Akademik Veri Yönetim Sistemi
International Journal of Applied and Computational Mathematics, cilt.10, sa.3, 2024 (Scopus)
The core purpose of this work is the investigation, formulation and develop a mathematical model by dint of a new fractional modeling approach namely Prabhakar fractional operator to study the dynamics of Jeffrey fluid flow and heat transfer phenomena. Exact analysis of natural convective flow of the Jeffrey fluid to derive analytical solutions with the non-integer order derivative Prabhakar fractional operator with non-singular type kernel alongwith application of generalized laws namely Fick’s and Fourier’s are reported here. This fractional operator has multi parameter generalized Mittag-Leffler kernel.

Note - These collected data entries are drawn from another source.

<file path="src/rtl/sum_accum_pkg.sv">
// Shared types and default widths for the sum accumulator.
//   state_t    : controller state, 1-bit encoded
//   cnt_width  : width needed to hold a term count of 0..n
package sum_accum_pkg;

    localparam int IN_W_DEF    = 9;
    localparam int ACC_W_DEF   = 16;
    localparam int N_TERMS_DEF = 4;

    typedef enum logic {
        ACCUM = 1'b0,
        DONE  = 1'b1
    } state_t;

    function automatic int cnt_width(input int n);
        return $clog2(n + 1);
    endfunction

endpackage

</file>
<file path="src/rtl/sum_accum_if.sv">
// Input and result streams of the sum accumulator.
//   in_valid/in_ready/in_data/in_last       : incoming 9-bit sums
//   out_valid/out_ready/out_sum/out_count/out_ovf : group result
//   master : the side feeding sums and consuming results
//   slave  : the accumulator itself
interface sum_accum_if #(
    parameter int IN_W  = 9,
    parameter int ACC_W = 16,
    parameter int CNT_W = 3
);
    logic             in_valid;
    logic             in_ready;
    logic [IN_W-1:0]  in_data;
    logic             in_last;
    logic             out_valid;
    logic             out_ready;
    logic [ACC_W-1:0] out_sum;
    logic [CNT_W-1:0] out_count;
    logic             out_ovf;

    modport master (
        output in_valid, in_data, in_last, out_ready,
        input  in_ready, out_valid, out_sum, out_count, out_ovf
    );

    modport slave (
        input  in_valid, in_data, in_last, out_ready,
        output in_ready, out_valid, out_sum, out_count, out_ovf
    );
endinterface

</file>
<file path="src/rtl/sum_accum_acc_add.sv">
// acc_add: W-bit ripple-carry adder with carry-out, one full-adder cell per bit.
//   a, b : operands
//   s    : sum modulo 2^W
//   cout : carry out of bit W-1
module acc_add #(
    parameter int W = 16
) (
    input  logic [W-1:0] a,
    input  logic [W-1:0] b,
    output logic [W-1:0] s,
    output logic         cout
);
    logic [W:0] c;

    assign c[0] = 1'b0;

    for (genvar i = 0; i < W; i++) begin : g_fa
        assign s[i]   = a[i] ^ b[i] ^ c[i];
        assign c[i+1] = (a[i] & b[i]) | (c[i] & (a[i] ^ b[i]));
    end

    assign cout = c[W];
endmodule

</file>
<file path="src/rtl/sum_accum.sv">
// sum_accum: accumulates up to N_TERMS incoming sums (fewer when in_last ends
// the group) and presents the total, term count and sticky overflow.
//   clk   : rising-edge clock
//   rst_n : asynchronous active-low reset
//   flush : synchronous abort of the group in progress (ignored while a
//           result is waiting to be handed off)
//   bus   : input/result streams, see sum_accum_if
//
// state | meaning
// ACCUM | accepting sums into acc, in_ready=1
// DONE  | result held on out_*, out_valid=1, waiting for out_ready
module sum_accum
    import sum_accum_pkg::*;
#(
    parameter int IN_W    = IN_W_DEF,
    parameter int ACC_W   = ACC_W_DEF,
    parameter int N_TERMS = N_TERMS_DEF,
    parameter int CNT_W   = cnt_width(N_TERMS)
) (
    input  logic     clk,
    input  logic     rst_n,
    input  logic     flush,
    sum_accum_if.slave bus
);
    state_t           state, state_nxt;
    logic [ACC_W-1:0] acc;
    logic [CNT_W-1:0] cnt;
    logic             ovf;
    logic [ACC_W-1:0] sum_nxt;
    logic             carry;
    logic [CNT_W-1:0] cnt_inc;
    logic             beat;
    logic             last_term;
    logic [ACC_W-1:0] out_sum_q;
    logic [CNT_W-1:0] out_count_q;
    logic             out_ovf_q;

    acc_add #(.W(ACC_W)) u_add (
        .a    (acc),
        .b    (ACC_W'(bus.in_data)),
        .s    (sum_nxt),
        .cout (carry)
    );

    assign cnt_inc = cnt + CNT_W'(1);

    always_ff @(posedge clk or negedge rst_n) begin
        if (!rst_n) state <= ACCUM;
        else        state <= state_nxt;
    end

    always_comb begin
        state_nxt     = state;
        bus.in_ready  = 1'b0;
        bus.out_valid = 1'b0;
        beat          = 1'b0;
        last_term     = 1'b0;
        case (state)
            ACCUM: begin
                bus.in_ready = 1'b1;
                beat         = bus.in_valid;
                // in_last on the N_TERMS-th beat is the same single group end
                last_term    = (cnt_inc == CNT_W'(N_TERMS)) || bus.in_last;
                if (beat && last_term && !flush) state_nxt = DONE;
            end
            DONE: begin
                bus.out_valid = 1'b1;
                if (bus.out_ready) state_nxt = ACCUM;
            end
            default: state_nxt = ACCUM;
        endcase
    end

    always_ff @(posedge clk or negedge rst_n) begin
        if (!rst_n) begin
            acc         <= '0;
            cnt         <= '0;
            ovf         <= 1'b0;
            out_sum_q   <= '0;
            out_count_q <= '0;
            out_ovf_q   <= 1'b0;
        end else if (state == ACCUM) begin
            if (flush) begin
                acc <= '0;
                cnt <= '0;
                ovf <= 1'b0;
            end else if (beat) begin
                if (last_term) begin
                    out_sum_q   <= sum_nxt;
                    out_count_q <= cnt_inc;
                    out_ovf_q   <= ovf | carry;
                end else begin
                    acc <= sum_nxt;
                    cnt <= cnt_inc;
                    ovf <= ovf | carry;
                end
            end
        end else if (bus.out_ready) begin
            acc <= '0;
            cnt <= '0;
            ovf <= 1'b0;
        end
    end

    assign bus.out_sum   = out_sum_q;
    assign bus.out_count = out_count_q;
    assign bus.out_ovf   = out_ovf_q;
endmodule
</file>
<file path="src/flat_wrapper.sv">
// flat-port wrapper written by rule: the top's interface ports become plain ports
module sum_accum_flat import sum_accum_pkg::*;
#(
    parameter int IN_W    = IN_W_DEF,
    parameter int ACC_W   = ACC_W_DEF,
    parameter int N_TERMS = N_TERMS_DEF,
    parameter int CNT_W   = cnt_width(N_TERMS)
)
  (clk, rst_n, flush, bus_in_valid, bus_in_data, bus_in_last, bus_out_ready, bus_in_ready, bus_out_valid, bus_out_sum, bus_out_count, bus_out_ovf);
  sum_accum_if #(.IN_W(IN_W), .ACC_W(ACC_W), .CNT_W(CNT_W)) bus_i ();
  input  logic clk;
  input  logic rst_n;
  input  logic flush;
  input wire logic [$bits(bus_i.in_valid)-1:0] bus_in_valid;
  input wire logic [$bits(bus_i.in_data)-1:0] bus_in_data;
  input wire logic [$bits(bus_i.in_last)-1:0] bus_in_last;
  input wire logic [$bits(bus_i.out_ready)-1:0] bus_out_ready;
  output wire logic [$bits(bus_i.in_ready)-1:0] bus_in_ready;
  output wire logic [$bits(bus_i.out_valid)-1:0] bus_out_valid;
  output wire logic [$bits(bus_i.out_sum)-1:0] bus_out_sum;
  output wire logic [$bits(bus_i.out_count)-1:0] bus_out_count;
  output wire logic [$bits(bus_i.out_ovf)-1:0] bus_out_ovf;
  assign bus_i.in_valid = bus_in_valid;
  assign bus_i.in_data = bus_in_data;
  assign bus_i.in_last = bus_in_last;
  assign bus_i.out_ready = bus_out_ready;
  assign bus_in_ready = bus_i.in_ready;
  assign bus_out_valid = bus_i.out_valid;
  assign bus_out_sum = bus_i.out_sum;
  assign bus_out_count = bus_i.out_count;
  assign bus_out_ovf = bus_i.out_ovf;
  sum_accum #(.IN_W(IN_W), .ACC_W(ACC_W), .N_TERMS(N_TERMS), .CNT_W(CNT_W)) u_core (.clk(clk), .rst_n(rst_n), .flush(flush), .bus(bus_i));
endmodule
</file>
==> src/rtl/idct_transpose_ctrl.sv <==
// -----------------------------------------------------------------------------
// idct_transpose_ctrl
//
// Purpose: buffer controller sitting between the two 1-D IDCT passes. It fills
// an external 64x16 buffer with one 8x8 block in row-major order, then drains
// it through a 2-entry output FIFO, either in the same order or transposed
// (column-major).
//
// Build option: define TRANSPOSE_EN for column-major (transposed) read order.
// Without it the block passes through in row-major order; timing is identical.
//
// Ports:
//   clk             clock, all logic on the rising edge
//   rst_b           synchronous active-low reset
//   in_valid        upstream coefficient valid
//   in_data[15:0]   upstream coefficient, row-major order
//   in_ready        block accepts in_data this cycle (high while filling)
//   out_valid       output word valid
//   out_data[15:0]  output word
//   out_last        marks the 64th word of a block
//   out_ready       downstream accepts out_data this cycle
//   mem_addr[5:0]   buffer address
//   mem_data_in     buffer write data (0 whenever not writing)
//   mem_write_read  buffer mode: 0 write, 1 read
//   mem_data_out    buffer read data, valid one cycle after a read is issued
//
// The buffer reads (and clears) whatever address it sees whenever
// mem_write_read=1, so idle cycles must point at a harmless address: while
// filling that is the next address to be written, while draining it is the
// last address already read.
// -----------------------------------------------------------------------------
module idct_transpose_ctrl (
  input  logic        clk,
  input  logic        rst_b,
  input  logic        in_valid,
  input  logic [15:0] in_data,
  output logic        in_ready,
  output logic        out_valid,
  output logic [15:0] out_data,
  output logic        out_last,
  input  logic        out_ready,
  output logic [5:0]  mem_addr,
  output logic [15:0] mem_data_in,
  output logic        mem_write_read,
  input  logic [15:0] mem_data_out
);

  typedef enum logic {
    ST_WRITE = 1'b0,
    ST_READ  = 1'b1
  } state_t;

  state_t      state_reg;
  logic [5:0]  wcnt_reg;
  logic [6:0]  rcnt_reg;          // bit 6 set once all 64 reads are issued
  logic [5:0]  last_raddr_reg;
  logic        inflight_reg;      // a read was issued last cycle
  logic        inflight_last_reg; // ...and it was the 64th of the block
  logic        rd_ptr_reg;
  logic        wr_ptr_reg;
  logic [1:0]  count_reg;         // FIFO occupancy, 0..2

  logic        accept;
  logic        pop;
  logic        push;
  logic        issue;
  logic [1:0]  pending;
  logic [5:0]  raddr_cur;
  logic [15:0] head_data;
  logic        head_last;

  // Read-order mapping from read count to buffer address.
  function automatic logic [5:0] raddr(input logic [5:0] idx);
`ifdef TRANSPOSE_EN
    return {idx[2:0], idx[5:3]};
`else
    return idx;
`endif
  endfunction

  assign in_ready  = (state_reg == ST_WRITE);
  assign accept    = in_ready && in_valid;
  assign out_valid = (count_reg != 2'd0);
  assign pop       = out_valid && out_ready;
  assign push      = inflight_reg;
  assign raddr_cur = raddr(rcnt_reg[5:0]);

  // Slots that will be in use next cycle if nothing new is issued. Counting
  // the pop this cycle is what lets reads issue back-to-back at 1 word/cycle.
  assign pending = count_reg + {1'b0, inflight_reg} - {1'b0, pop};
  assign issue   = (state_reg == ST_READ) && !rcnt_reg[6] && (pending < 2'd2);

  // Buffer port: write only on an accepted beat; otherwise always a read.
  assign mem_write_read = !accept;
  assign mem_data_in    = accept ? in_data : 16'd0;
  assign mem_addr       = (state_reg == ST_WRITE) ? wcnt_reg :
                          (issue ? raddr_cur : last_raddr_reg);

  // Two FIFO entries, each captured directly from the buffer return port.
  genvar gi;
  generate
    for (gi = 0; gi < 2; gi++) begin : g_fifo
      logic [15:0] entry_data_reg;
      logic        entry_last_reg;

      always_ff @(posedge clk) begin
        if (!rst_b) begin
          entry_data_reg <= 16'd0;
          entry_last_reg <= 1'b0;
        end else if (push && (wr_ptr_reg == 1'(gi))) begin
          entry_data_reg <= mem_data_out;
          entry_last_reg <= inflight_last_reg;
        end
      end
    end
  endgenerate

  assign head_data = rd_ptr_reg ? g_fifo[1].entry_data_reg : g_fifo[0].entry_data_reg;
  assign head_last = rd_ptr_reg ? g_fifo[1].entry_last_reg : g_fifo[0].entry_last_reg;
  assign out_data  = out_valid ? head_data : 16'd0;
  assign out_last  = out_valid && head_last;

  always_ff @(posedge clk) begin
    if (!rst_b) begin
      state_reg         <= ST_WRITE;
      wcnt_reg          <= 6'd0;
      rcnt_reg          <= 7'd0;
      last_raddr_reg    <= 6'd0;
      inflight_reg      <= 1'b0;
      inflight_last_reg <= 1'b0;
      rd_ptr_reg        <= 1'b0;
      wr_ptr_reg        <= 1'b0;
      count_reg         <= 2'd0;
    end else begin
      inflight_reg      <= issue;
      inflight_last_reg <= issue && (rcnt_reg[5:0] == 6'd63);
      if (issue) begin
        rcnt_reg       <= rcnt_reg + 7'd1;
        last_raddr_reg <= raddr_cur;
      end
      if (push) wr_ptr_reg <= ~wr_ptr_reg;
      if (pop)  rd_ptr_reg <= ~rd_ptr_reg;
      count_reg <= count_reg + {1'b0, push} - {1'b0, pop};

      case (state_reg)
        ST_WRITE: begin
          if (accept) begin
            wcnt_reg <= wcnt_reg + 6'd1;
            if (wcnt_reg == 6'd63) begin
              state_reg <= ST_READ;
              wcnt_reg  <= 6'd0;
            end
          end
        end
        ST_READ: begin
          // Last word leaving: nothing is in flight and the FIFO holds only
          // this word, so a clean restart of the read side is safe.
          if (pop && head_last) begin
            state_reg  <= ST_WRITE;
            rcnt_reg   <= 7'd0;
            rd_ptr_reg <= 1'b0;
            wr_ptr_reg <= 1'b0;
            count_reg  <= 2'd0;
          end
        end
        default: state_reg <= ST_WRITE;
      endcase
    end
  end

endmodule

The fluid flow is elaborated near an infinitely vertical plate with characteristics velocity u0. The modeling of the considered problem is done in terms of the partial differential equations together with generalized boundary conditions. Introduced the appropriate set of variables to transform the governing equations into dimensionless form. Laplace transform is operated on the fractional system of equations and results are presented in series form and also presented the solution in the form of special functions. The pertinent parameter’s influence such as α, Pr, β, Gm, Sc, γ, Gr on the fluid flow is brought under consideration to reveal the interesting results. In comparison, we noticed the Prabhakar-like non integer approach shows better results than the existing operators in the literature, and graphs are drawn to show the results. Also, obtained the results in a limiting sense such as second grade fluid, Newtonian fluid in fractionalized form as well as Jeffrey and viscous fluid models for classical form from Prabhakar-like non integer Jeffrey fluid model.